| The task |
Each line of the material, from the first through the one containing "logic make-up (layout", is to be written out exactly.

| Source material |
┄┄┄┄┄┄┄┄┄┄┄┄┄┄┄┄┄┄┄┄
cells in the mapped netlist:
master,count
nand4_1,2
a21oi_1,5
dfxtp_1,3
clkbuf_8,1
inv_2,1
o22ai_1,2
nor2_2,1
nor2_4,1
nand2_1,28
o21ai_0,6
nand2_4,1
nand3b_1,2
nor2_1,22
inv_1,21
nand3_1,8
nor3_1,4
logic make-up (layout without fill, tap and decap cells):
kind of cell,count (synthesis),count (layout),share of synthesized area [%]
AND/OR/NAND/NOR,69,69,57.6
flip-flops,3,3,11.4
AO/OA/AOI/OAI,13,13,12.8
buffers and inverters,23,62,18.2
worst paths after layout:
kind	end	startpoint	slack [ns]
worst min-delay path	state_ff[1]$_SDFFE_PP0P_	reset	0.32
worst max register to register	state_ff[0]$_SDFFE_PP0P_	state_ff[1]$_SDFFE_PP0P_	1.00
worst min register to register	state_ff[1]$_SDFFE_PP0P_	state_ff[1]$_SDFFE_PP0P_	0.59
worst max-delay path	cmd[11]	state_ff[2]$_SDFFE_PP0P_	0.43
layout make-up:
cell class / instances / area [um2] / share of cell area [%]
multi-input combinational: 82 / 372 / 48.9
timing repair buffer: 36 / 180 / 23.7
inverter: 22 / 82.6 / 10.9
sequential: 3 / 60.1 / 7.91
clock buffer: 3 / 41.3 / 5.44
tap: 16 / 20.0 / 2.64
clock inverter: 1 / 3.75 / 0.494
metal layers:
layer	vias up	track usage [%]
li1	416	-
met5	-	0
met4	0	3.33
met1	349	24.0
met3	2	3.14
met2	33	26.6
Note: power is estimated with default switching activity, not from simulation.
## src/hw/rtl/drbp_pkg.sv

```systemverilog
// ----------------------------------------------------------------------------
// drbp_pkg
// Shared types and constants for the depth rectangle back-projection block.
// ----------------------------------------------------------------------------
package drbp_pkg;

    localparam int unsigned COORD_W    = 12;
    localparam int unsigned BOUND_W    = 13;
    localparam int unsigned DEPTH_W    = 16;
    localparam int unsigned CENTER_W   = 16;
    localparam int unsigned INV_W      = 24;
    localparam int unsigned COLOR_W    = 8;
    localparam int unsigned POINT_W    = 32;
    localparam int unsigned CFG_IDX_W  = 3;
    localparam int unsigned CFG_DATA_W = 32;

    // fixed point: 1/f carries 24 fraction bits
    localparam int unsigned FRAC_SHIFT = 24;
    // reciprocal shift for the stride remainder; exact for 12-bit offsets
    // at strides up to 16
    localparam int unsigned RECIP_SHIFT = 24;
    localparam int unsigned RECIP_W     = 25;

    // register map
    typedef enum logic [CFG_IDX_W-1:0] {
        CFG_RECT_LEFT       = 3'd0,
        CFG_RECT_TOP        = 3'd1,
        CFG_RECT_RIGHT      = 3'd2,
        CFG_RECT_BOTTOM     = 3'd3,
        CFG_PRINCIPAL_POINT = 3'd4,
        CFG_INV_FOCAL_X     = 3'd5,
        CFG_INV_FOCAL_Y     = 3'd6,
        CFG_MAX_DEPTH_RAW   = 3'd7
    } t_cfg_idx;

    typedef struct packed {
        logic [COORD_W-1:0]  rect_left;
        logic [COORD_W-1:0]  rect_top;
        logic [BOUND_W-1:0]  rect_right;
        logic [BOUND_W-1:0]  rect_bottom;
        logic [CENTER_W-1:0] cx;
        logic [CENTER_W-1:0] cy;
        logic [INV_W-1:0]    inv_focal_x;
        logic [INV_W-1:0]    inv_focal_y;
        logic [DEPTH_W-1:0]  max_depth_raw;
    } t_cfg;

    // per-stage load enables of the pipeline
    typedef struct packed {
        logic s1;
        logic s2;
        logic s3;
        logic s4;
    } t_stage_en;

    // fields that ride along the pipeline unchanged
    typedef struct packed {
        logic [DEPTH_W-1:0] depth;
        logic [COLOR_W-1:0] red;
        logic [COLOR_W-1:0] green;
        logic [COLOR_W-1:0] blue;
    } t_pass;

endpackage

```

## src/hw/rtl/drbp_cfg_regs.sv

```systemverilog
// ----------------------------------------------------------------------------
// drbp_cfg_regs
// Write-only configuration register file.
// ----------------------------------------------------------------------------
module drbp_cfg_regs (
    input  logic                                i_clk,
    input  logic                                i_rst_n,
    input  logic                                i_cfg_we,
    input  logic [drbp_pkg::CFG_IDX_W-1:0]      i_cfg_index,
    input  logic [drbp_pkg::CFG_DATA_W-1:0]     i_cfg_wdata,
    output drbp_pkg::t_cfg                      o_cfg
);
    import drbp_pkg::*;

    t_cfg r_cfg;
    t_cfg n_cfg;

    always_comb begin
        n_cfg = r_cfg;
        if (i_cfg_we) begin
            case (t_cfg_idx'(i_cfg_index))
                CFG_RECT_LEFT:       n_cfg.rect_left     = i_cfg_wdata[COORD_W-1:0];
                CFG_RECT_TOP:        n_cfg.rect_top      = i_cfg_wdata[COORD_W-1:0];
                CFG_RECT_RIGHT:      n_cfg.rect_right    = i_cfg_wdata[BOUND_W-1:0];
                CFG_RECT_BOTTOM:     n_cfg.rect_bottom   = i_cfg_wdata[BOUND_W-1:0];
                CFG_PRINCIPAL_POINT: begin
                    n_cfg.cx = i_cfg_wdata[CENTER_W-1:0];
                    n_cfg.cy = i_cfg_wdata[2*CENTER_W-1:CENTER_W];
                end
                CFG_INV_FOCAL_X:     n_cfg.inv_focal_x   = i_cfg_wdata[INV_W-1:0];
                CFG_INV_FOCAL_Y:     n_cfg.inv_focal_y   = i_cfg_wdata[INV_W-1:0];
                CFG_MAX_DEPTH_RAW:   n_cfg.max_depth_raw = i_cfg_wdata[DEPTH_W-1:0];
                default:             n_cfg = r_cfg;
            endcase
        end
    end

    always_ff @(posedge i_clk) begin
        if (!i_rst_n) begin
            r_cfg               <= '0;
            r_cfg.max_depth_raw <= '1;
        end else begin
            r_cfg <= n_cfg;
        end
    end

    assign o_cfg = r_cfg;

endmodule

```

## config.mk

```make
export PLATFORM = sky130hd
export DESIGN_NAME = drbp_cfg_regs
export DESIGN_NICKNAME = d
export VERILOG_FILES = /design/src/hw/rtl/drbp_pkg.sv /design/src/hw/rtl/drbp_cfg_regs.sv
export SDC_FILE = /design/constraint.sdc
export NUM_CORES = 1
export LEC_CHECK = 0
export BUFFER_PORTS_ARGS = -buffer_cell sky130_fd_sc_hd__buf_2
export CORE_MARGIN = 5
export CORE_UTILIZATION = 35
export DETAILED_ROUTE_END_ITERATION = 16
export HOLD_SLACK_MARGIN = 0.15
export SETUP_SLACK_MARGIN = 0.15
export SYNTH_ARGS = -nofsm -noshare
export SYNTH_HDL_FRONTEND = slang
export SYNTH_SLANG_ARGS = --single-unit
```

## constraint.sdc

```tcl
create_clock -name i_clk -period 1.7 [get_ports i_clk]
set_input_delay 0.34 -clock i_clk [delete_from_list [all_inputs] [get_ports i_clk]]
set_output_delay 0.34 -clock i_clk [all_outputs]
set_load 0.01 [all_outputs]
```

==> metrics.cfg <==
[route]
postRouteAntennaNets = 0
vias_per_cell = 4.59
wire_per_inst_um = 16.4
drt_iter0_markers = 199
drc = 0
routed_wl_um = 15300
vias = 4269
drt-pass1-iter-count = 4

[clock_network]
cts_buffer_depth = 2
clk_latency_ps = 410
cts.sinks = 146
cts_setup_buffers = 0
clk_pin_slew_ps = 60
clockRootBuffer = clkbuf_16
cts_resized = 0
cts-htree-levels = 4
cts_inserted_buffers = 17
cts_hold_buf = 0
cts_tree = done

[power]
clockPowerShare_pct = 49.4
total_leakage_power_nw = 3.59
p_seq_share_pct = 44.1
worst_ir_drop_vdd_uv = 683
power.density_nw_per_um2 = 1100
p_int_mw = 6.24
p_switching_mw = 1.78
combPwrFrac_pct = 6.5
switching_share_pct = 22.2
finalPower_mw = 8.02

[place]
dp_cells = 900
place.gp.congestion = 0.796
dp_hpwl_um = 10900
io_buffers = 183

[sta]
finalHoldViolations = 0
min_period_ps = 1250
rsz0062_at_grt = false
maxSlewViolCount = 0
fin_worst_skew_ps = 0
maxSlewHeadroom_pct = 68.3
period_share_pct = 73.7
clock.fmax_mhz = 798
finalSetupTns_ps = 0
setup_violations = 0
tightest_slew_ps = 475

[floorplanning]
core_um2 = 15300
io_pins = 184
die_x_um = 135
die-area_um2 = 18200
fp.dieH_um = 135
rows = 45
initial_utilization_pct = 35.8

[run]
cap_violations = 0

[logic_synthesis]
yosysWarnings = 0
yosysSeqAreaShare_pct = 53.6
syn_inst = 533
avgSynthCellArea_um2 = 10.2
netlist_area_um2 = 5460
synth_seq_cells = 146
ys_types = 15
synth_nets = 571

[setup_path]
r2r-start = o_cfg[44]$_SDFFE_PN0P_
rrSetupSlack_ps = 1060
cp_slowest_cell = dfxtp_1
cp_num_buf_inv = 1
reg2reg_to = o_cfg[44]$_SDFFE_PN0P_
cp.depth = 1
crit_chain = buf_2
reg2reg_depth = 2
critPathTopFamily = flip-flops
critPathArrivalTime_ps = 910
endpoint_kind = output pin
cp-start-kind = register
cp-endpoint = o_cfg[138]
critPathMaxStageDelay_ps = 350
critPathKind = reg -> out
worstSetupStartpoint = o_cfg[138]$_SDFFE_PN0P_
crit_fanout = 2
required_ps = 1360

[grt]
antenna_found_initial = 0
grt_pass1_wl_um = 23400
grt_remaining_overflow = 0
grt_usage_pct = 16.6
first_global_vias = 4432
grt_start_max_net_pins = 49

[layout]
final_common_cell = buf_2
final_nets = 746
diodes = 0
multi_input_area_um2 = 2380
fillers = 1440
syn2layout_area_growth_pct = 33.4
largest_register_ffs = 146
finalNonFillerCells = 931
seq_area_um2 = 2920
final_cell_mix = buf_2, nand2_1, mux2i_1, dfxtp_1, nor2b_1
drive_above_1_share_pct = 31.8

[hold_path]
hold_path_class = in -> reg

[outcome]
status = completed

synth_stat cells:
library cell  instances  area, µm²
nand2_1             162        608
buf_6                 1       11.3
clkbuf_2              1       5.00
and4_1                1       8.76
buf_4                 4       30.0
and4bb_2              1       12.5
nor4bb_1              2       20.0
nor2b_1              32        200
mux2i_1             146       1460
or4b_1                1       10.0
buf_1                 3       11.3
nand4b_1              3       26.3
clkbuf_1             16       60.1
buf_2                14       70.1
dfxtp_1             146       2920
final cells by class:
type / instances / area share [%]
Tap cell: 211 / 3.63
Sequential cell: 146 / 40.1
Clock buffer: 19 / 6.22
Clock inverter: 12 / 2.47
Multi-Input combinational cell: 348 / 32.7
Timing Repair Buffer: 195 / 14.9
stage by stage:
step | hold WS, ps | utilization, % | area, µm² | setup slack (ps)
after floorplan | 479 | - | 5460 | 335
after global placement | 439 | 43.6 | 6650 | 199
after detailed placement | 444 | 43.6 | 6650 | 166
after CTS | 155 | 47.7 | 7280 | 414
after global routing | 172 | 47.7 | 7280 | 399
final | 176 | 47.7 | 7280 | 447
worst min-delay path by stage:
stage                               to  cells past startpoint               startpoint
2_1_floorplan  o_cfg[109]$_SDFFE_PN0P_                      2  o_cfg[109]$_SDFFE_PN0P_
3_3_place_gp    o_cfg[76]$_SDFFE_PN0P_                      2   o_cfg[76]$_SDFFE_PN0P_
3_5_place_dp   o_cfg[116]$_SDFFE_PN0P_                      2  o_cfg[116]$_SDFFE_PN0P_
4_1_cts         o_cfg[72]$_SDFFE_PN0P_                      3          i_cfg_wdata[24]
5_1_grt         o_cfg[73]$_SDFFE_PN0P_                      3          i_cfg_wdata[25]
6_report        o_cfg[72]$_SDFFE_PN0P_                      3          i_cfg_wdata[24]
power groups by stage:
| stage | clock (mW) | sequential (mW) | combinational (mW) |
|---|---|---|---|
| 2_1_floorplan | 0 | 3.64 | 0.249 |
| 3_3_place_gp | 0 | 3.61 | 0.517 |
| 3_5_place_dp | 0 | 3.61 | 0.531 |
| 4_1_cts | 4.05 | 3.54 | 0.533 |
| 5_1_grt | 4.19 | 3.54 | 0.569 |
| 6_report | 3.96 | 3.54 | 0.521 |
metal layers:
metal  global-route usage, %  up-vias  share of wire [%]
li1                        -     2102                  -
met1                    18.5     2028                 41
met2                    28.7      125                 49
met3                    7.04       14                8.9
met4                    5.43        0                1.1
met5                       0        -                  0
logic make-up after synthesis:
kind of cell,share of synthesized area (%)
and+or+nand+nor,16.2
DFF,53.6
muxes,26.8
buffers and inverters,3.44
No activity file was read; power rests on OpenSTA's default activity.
┄┄┄┄┄┄┄┄┄┄┄┄┄┄┄┄┄┄┄┄
| Result for this exercise |
cells in the mapped netlist:
master,count
nand4_1,2
a21oi_1,5
dfxtp_1,3
clkbuf_8,1
inv_2,1
o22ai_1,2
nor2_2,1
nor2_4,1
nand2_1,28
o21ai_0,6
nand2_4,1
nand3b_1,2
nor2_1,22
inv_1,21
nand3_1,8
nor3_1,4
logic make-up (layout without fill, tap and decap cells):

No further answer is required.